### BRIEF
Please show all lines of the records that include "relative".

□ □ □

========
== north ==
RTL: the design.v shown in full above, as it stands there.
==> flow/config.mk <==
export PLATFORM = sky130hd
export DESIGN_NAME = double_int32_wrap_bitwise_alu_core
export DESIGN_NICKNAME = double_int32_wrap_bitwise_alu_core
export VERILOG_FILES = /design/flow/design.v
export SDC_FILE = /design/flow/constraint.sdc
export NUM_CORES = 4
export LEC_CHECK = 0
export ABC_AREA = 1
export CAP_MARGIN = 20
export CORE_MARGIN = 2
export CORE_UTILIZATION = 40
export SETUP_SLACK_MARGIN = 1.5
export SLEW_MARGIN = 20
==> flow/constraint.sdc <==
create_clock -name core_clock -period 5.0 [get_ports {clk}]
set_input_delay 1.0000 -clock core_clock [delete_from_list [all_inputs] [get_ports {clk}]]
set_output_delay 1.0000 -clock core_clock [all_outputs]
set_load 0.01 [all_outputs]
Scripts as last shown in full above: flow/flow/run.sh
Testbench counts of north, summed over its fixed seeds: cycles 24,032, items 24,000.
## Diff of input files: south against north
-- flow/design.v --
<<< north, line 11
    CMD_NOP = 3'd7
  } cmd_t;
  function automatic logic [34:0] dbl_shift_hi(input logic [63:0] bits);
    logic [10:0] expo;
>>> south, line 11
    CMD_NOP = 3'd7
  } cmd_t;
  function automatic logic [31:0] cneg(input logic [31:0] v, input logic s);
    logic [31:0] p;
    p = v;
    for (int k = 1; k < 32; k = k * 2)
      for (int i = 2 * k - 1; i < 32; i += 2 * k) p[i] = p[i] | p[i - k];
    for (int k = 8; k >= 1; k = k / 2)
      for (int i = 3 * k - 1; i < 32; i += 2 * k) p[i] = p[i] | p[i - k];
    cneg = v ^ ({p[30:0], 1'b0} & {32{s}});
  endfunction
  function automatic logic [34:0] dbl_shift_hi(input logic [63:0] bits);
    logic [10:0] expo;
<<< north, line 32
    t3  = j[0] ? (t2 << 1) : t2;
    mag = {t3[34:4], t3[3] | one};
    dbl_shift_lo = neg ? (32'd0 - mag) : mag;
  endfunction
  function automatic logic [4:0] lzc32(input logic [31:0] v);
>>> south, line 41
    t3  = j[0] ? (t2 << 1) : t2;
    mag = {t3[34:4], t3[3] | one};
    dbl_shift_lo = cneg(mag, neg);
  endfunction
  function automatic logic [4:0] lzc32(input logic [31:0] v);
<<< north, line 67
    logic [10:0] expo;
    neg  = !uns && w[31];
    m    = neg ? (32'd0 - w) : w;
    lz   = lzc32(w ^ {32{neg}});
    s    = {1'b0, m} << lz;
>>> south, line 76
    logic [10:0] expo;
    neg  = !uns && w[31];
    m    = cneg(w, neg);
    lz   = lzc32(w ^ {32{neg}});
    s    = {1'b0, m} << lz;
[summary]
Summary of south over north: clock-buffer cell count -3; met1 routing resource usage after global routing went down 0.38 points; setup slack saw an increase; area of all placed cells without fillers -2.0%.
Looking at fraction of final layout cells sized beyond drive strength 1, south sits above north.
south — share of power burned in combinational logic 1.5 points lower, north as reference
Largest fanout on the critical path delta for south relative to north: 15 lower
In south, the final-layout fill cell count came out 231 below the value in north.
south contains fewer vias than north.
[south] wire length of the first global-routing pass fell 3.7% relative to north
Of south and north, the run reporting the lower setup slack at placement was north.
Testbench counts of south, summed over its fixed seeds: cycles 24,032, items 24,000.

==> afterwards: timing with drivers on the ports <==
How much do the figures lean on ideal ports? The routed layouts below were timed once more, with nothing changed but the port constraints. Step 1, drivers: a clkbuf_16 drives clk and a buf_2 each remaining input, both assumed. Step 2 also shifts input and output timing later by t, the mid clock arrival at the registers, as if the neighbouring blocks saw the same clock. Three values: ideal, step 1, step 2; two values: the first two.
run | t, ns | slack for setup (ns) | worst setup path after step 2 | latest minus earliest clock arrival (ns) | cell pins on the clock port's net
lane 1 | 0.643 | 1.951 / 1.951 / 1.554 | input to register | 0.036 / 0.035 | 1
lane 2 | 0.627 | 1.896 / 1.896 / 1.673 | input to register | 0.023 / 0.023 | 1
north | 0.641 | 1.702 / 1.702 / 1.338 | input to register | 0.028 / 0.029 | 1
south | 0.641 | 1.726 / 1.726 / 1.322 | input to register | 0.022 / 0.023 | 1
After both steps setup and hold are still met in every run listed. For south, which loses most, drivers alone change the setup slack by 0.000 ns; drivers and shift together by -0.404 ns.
From an optimization exercise on the open Yosys and OpenROAD flow, aimed at small area, a short achievable clock period and few clock cycles per item; shortcuts taken in it are not production practice. Where RTL was checked, it was by simulation tests only, not by an equivalence proof against the original. For runs 2 to 4, only the layout was checked, not whether the RTL still works. Power figures rest on the tool's default switching activity, not on a simulated workload.

[design/flow/run.sh]
#!/bin/bash
# synth_recipe.tcl (not shown) runs the flow's synth.tcl, then flattens the netlist and writes it again
# the make line also repeats each setting of config.mk as NAME=value (left out here)
make -C /OpenROAD-flow-scripts/flow DESIGN_CONFIG=/design/flow/config.mk WORK_HOME=/design/flow/orfs CLKGATE_MAP_FILE= SYNTH_SCRIPT=/design/flow/synth_recipe.tcl finish
[design/flow/config.mk]
export PLATFORM = sky130hd
export DESIGN_NAME = weighted_write_coalescing_buffer_unit
export DESIGN_NICKNAME = weighted_write_coalescing_buffer_unit
export VERILOG_FILES = /design/flow/design.v
export SDC_FILE = /design/flow/constraint.sdc
export NUM_CORES = 4
export LEC_CHECK = 0
export CAP_MARGIN = 20
export CORE_MARGIN = 2
export CORE_UTILIZATION = 40
export SLEW_MARGIN = 20
[design/flow/constraint.sdc]
create_clock -name core_clock -period 6.0 [get_ports {clock}]
set_input_delay 1.2000 -clock core_clock [delete_from_list [all_inputs] [get_ports {clock}]]
set_output_delay 1.2000 -clock core_clock [all_outputs]
set_load 0.01 [all_outputs]
[design/flow/design.v]
`timescale 1ns / 1ps
package wwcb_pkg;
   localparam int BUFFER_DEPTH = 32;
   localparam int IDX_W        = 5;
   localparam int CNT_W        = 6;
   localparam int ITEM_W       = 16;
   localparam int MODEM_W      = 3;
   localparam int KEY_W        = ITEM_W + MODEM_W;
   localparam int CLASS_W      = 3;
   localparam int WEIGHT_W     = 8;
   localparam int CLIM_W       = 6;
   localparam int SERIAL_W     = 32;
   localparam int CSR_ADDR_W   = 3;
   localparam int CSR_DATA_W   = 32;
   localparam logic [WEIGHT_W-1:0] WEIGHT_LIMIT_RESET = 8'd20;
   localparam logic [CLIM_W-1:0]   COUNT_LIMIT_RESET  = 6'd32;
   localparam logic REG_WEIGHT_LIMIT = 1'b0;
   localparam logic REG_COUNT_LIMIT  = 1'b1;
   localparam logic MODE_ADD   = 1'b0;
   localparam logic MODE_FLUSH = 1'b1;
   function automatic logic [WEIGHT_W-1:0] class_weight(input logic [CLASS_W-1:0] wclass);
      logic [WEIGHT_W-1:0] w;
      unique case (wclass)
         3'd0:    w = 8'd20;
         3'd1:    w = 8'd1;
         3'd2:    w = 8'd1;
         3'd3:    w = 8'd1;
         3'd4:    w = 8'd1;
         3'd5:    w = 8'd1;
         default: w = 8'd0;
      endcase
      class_weight = w;
   endfunction
endpackage
This is an optimization exercise on Yosys and OpenROAD, whose aim is small area and a short achievable clock period, not a production implementation.
At most, simulation tests tie the RTL to the original design; equivalence was not proved.

02-22:
==> flow/design.v (excerpt) <==
module vad_speech_segmenter #(
  parameter int unsigned COUNT_WIDTH = COUNT_WIDTH_DEF,
  parameter int unsigned PROB_WIDTH  = PROB_WIDTH_DEF,
  localparam int unsigned CfgWidth   = (COUNT_WIDTH > PROB_WIDTH) ? COUNT_WIDTH : PROB_WIDTH
) (
  input  logic                     clk_i,
  input  logic                     rst_ni,
  input  logic                     cfg_we_i,
  input  logic [CFG_IDX_WIDTH-1:0] cfg_idx_i,
  input  logic [CfgWidth-1:0]      cfg_data_i,
  input  logic                     in_valid_i,
  output logic                     in_stall_o,
  input  logic                     kind_i,
  input  logic [PROB_WIDTH-1:0]    speech_prob_i,
  input  logic [COUNT_WIDTH-1:0]   stream_length_i,
  output logic                     out_valid_o,
  input  logic                     out_stall_i,
  output logic [COUNT_WIDTH-1:0]   seg_start_o,
  output logic [COUNT_WIDTH-1:0]   seg_end_o,
  output logic [1:0]               end_reason_o
);
Size: about 410 flip-flops, about 160 I/O pins, roughly 0.025 mm2 of cells after synthesis.
export LEC_CHECK = 0
export CAP_MARGIN = 20
export CORE_MARGIN = 2
export CORE_UTILIZATION = 55
export CTS_BUF_LIST = sky130_fd_sc_hd__clkbuf_8
export CTS_CLUSTER_DIAMETER = 50
export CTS_CLUSTER_SIZE = 16
export SETUP_SLACK_MARGIN = 5
export SLEW_MARGIN = 20
create_clock -name core_clock -period 9.5 [get_ports {clk_i}]
standard.sh (not shown) runs the stock make flow with config.mk's settings and CLKGATE_MAP_FILE= SYNTH_SCRIPT=/design/flow/synth_recipe.tcl, a recipe that flattens the netlist after the stock synthesis.
==> flow/flow/run.sh <==
#!/bin/bash
# Layout: the standard flow (standard.sh) with one change: buffer_ports, which puts a
# buffer on every input and output port, uses sky130_fd_sc_hd__buf_1 cells instead of the
# cell it picks by itself (the delay buffer clkdlybuf4s50_1). make's full output goes to
# orfs_make.log here; each tool's own log is under orfs/logs/.
set -euo pipefail
bash standard.sh "BUFFER_PORTS_ARGS=-buffer_cell sky130_fd_sc_hd__buf_1" finish > orfs_make.log 2>&1
Inputs modified between 02-22 and 10-26:
--- a/flow/design.v
+++ b/flow/design.v
@@ -164,31 +164,62 @@
         resume_q <= wr_resume ? count_q : open_q;
       if (wr_sil) begin
         sil_q         <= next_q;
         sil_lt_open_q <= b_open;
       end
       if (wr_pend)
         pend_q <= kind_i ? stream_len_i : ((win && split_hit) ? next_q : sil_s);
     end
   end
   assign res_start_o = resume_q;
   assign res_end_o   = pend_q;
   assign count_d = !step_i ? count_q : (kind_i ? '0 : next_q);
-  logic [WIN_WIDTH:0]               next_lo;
-  logic [COUNT_WIDTH-WIN_WIDTH-1:0] count_hi_inc;
-  logic [COUNT_WIDTH-1:0]           next_d;
-  assign next_lo      = {1'b0, count_d[WIN_WIDTH-1:0]} + {1'b0, window_d_i};
+  localparam int unsigned HI = COUNT_WIDTH - WIN_WIDTH;
+  localparam int unsigned NG = WIN_WIDTH / 4;
+  logic [WIN_WIDTH-1:0]   add_p, add_g, add_c;
+  logic [NG-1:0]          grp_p, grp_g;
+  logic [NG:0]            grp_c;
+  logic [HI-1:0]          count_hi_inc;
+  logic [COUNT_WIDTH-1:0] next_d;
+  assign add_p = count_d[WIN_WIDTH-1:0] ^ window_d_i;
+  assign add_g = count_d[WIN_WIDTH-1:0] & window_d_i;
+  always_comb begin
+    grp_c[0] = 1'b0;
+    for (int j = 0; j < NG; j++) begin
+      grp_p[j] = &add_p[4*j +: 4];
+      grp_g[j] = add_g[4*j+3] | (add_p[4*j+3] & add_g[4*j+2])
+               | (add_p[4*j+3] & add_p[4*j+2] & add_g[4*j+1])
+               | (add_p[4*j+3] & add_p[4*j+2] & add_p[4*j+1] & add_g[4*j]);
+    end
+    for (int j = 0; j < NG; j++) begin
+      grp_c[j+1] = grp_g[j];
+      for (int k = j - 1; k >= -1; k--) begin
+        logic t;
+        t = (k >= 0) ? grp_g[k] : 1'b0;
+        for (int m = k + 1; m <= j; m++) t = t & grp_p[m];
+        if (k >= 0) grp_c[j+1] = grp_c[j+1] | t;
+      end
+    end
+    for (int j = 0; j < NG; j++) begin
+      add_c[4*j]   = grp_c[j];
+      add_c[4*j+1] = add_g[4*j]   | (add_p[4*j]   & grp_c[j]);
+      add_c[4*j+2] = add_g[4*j+1] | (add_p[4*j+1] & add_g[4*j]) | (add_p[4*j+1] & add_p[4*j] & grp_c[j]);
+      add_c[4*j+3] = add_g[4*j+2] | (add_p[4*j+2] & add_g[4*j+1])
+                   | (add_p[4*j+2] & add_p[4*j+1] & add_g[4*j])
+                   | (add_p[4*j+2] & add_p[4*j+1] & add_p[4*j] & grp_c[j]);
+    end
+  end
   assign count_hi_inc = count_d[COUNT_WIDTH-1:WIN_WIDTH] + 1'b1;
-  assign next_d       = {next_lo[WIN_WIDTH] ? count_hi_inc : count_d[COUNT_WIDTH-1:WIN_WIDTH],
-                         next_lo[WIN_WIDTH-1:0]};
+  assign next_d       = {grp_c[NG] ? count_hi_inc : count_d[COUNT_WIDTH-1:WIN_WIDTH],
+                         add_p ^ add_c};
   always_ff @(posedge clk_i or negedge rst_ni) begin
     if (!rst_ni) begin
       count_q <= '0;
       next_nq <= ~(COUNT_WIDTH'(WIN_RESET));
     end else begin
       count_q <= count_d;
       next_nq <= ~next_d;
     end
   end
   always_ff @(posedge clk_i or negedge rst_ni) begin
     if (!rst_ni) begin
       in_speech_q   <= 1'b0;
### Flow results
Looking at first-pass GRT wire length, 10-26 sits 2.2% below 02-22.
Sort 02-22 and 10-26 by detailed-route via count asc -> top: 10-26
Between 02-22 and 10-26, the difference in finished layout cell area is negligible.
Compared to 02-22, 10-26 was floorplanned on a smaller die.
10-26 ends up with lower routed wire length than 02-22 does.
Going from 02-22 to 10-26, met3 wire length -20%; detail-routed net length per standard cell fell 0.70 um.
As of 10-26, synthesized netlist cell count had risen slightly compared to 02-22.
Between 10-26 and 02-22, it is 10-26 whose final worst hold slack is lower, by 0.026 ns.
The RTL of 10-26 was laid out without a check of its function.

## afterwards: timing with drivers on the ports
The results above use ideal ports. As a check the final layouts listed here were re-extracted and re-timed, cells and wires unchanged. Step 1, drivers: a clkbuf_16 drives clk_i and a buf_2 each remaining input, both assumed. Step 2 moves the port delays by t, midway between the first and last clock arrival at a register: inputs arrive t later, outputs are due t later. That takes back most of the time a late clock gives input paths. Slacks: ideal / step 1 / step 2; pairs: ideal / step 1.
run | t (ns) | slack for setup (ns) | cell pins on the clock port's net
02-22 | 0.716 | 4.996 / 4.994 / 4.278 | 1
10-26 | 0.701 | 4.495 / 4.493 / 3.792 | 1
After both steps every run listed still meets setup and hold. The setup slack of 02-22, which loses most, moves by -0.002 ns with the drivers and by -0.718 ns with both steps.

□ □ □

### RESULT OF THE TASK
Largest fanout on the critical path delta for south relative to north: 15 lower
[south] wire length of the first global-routing pass fell 3.7% relative to north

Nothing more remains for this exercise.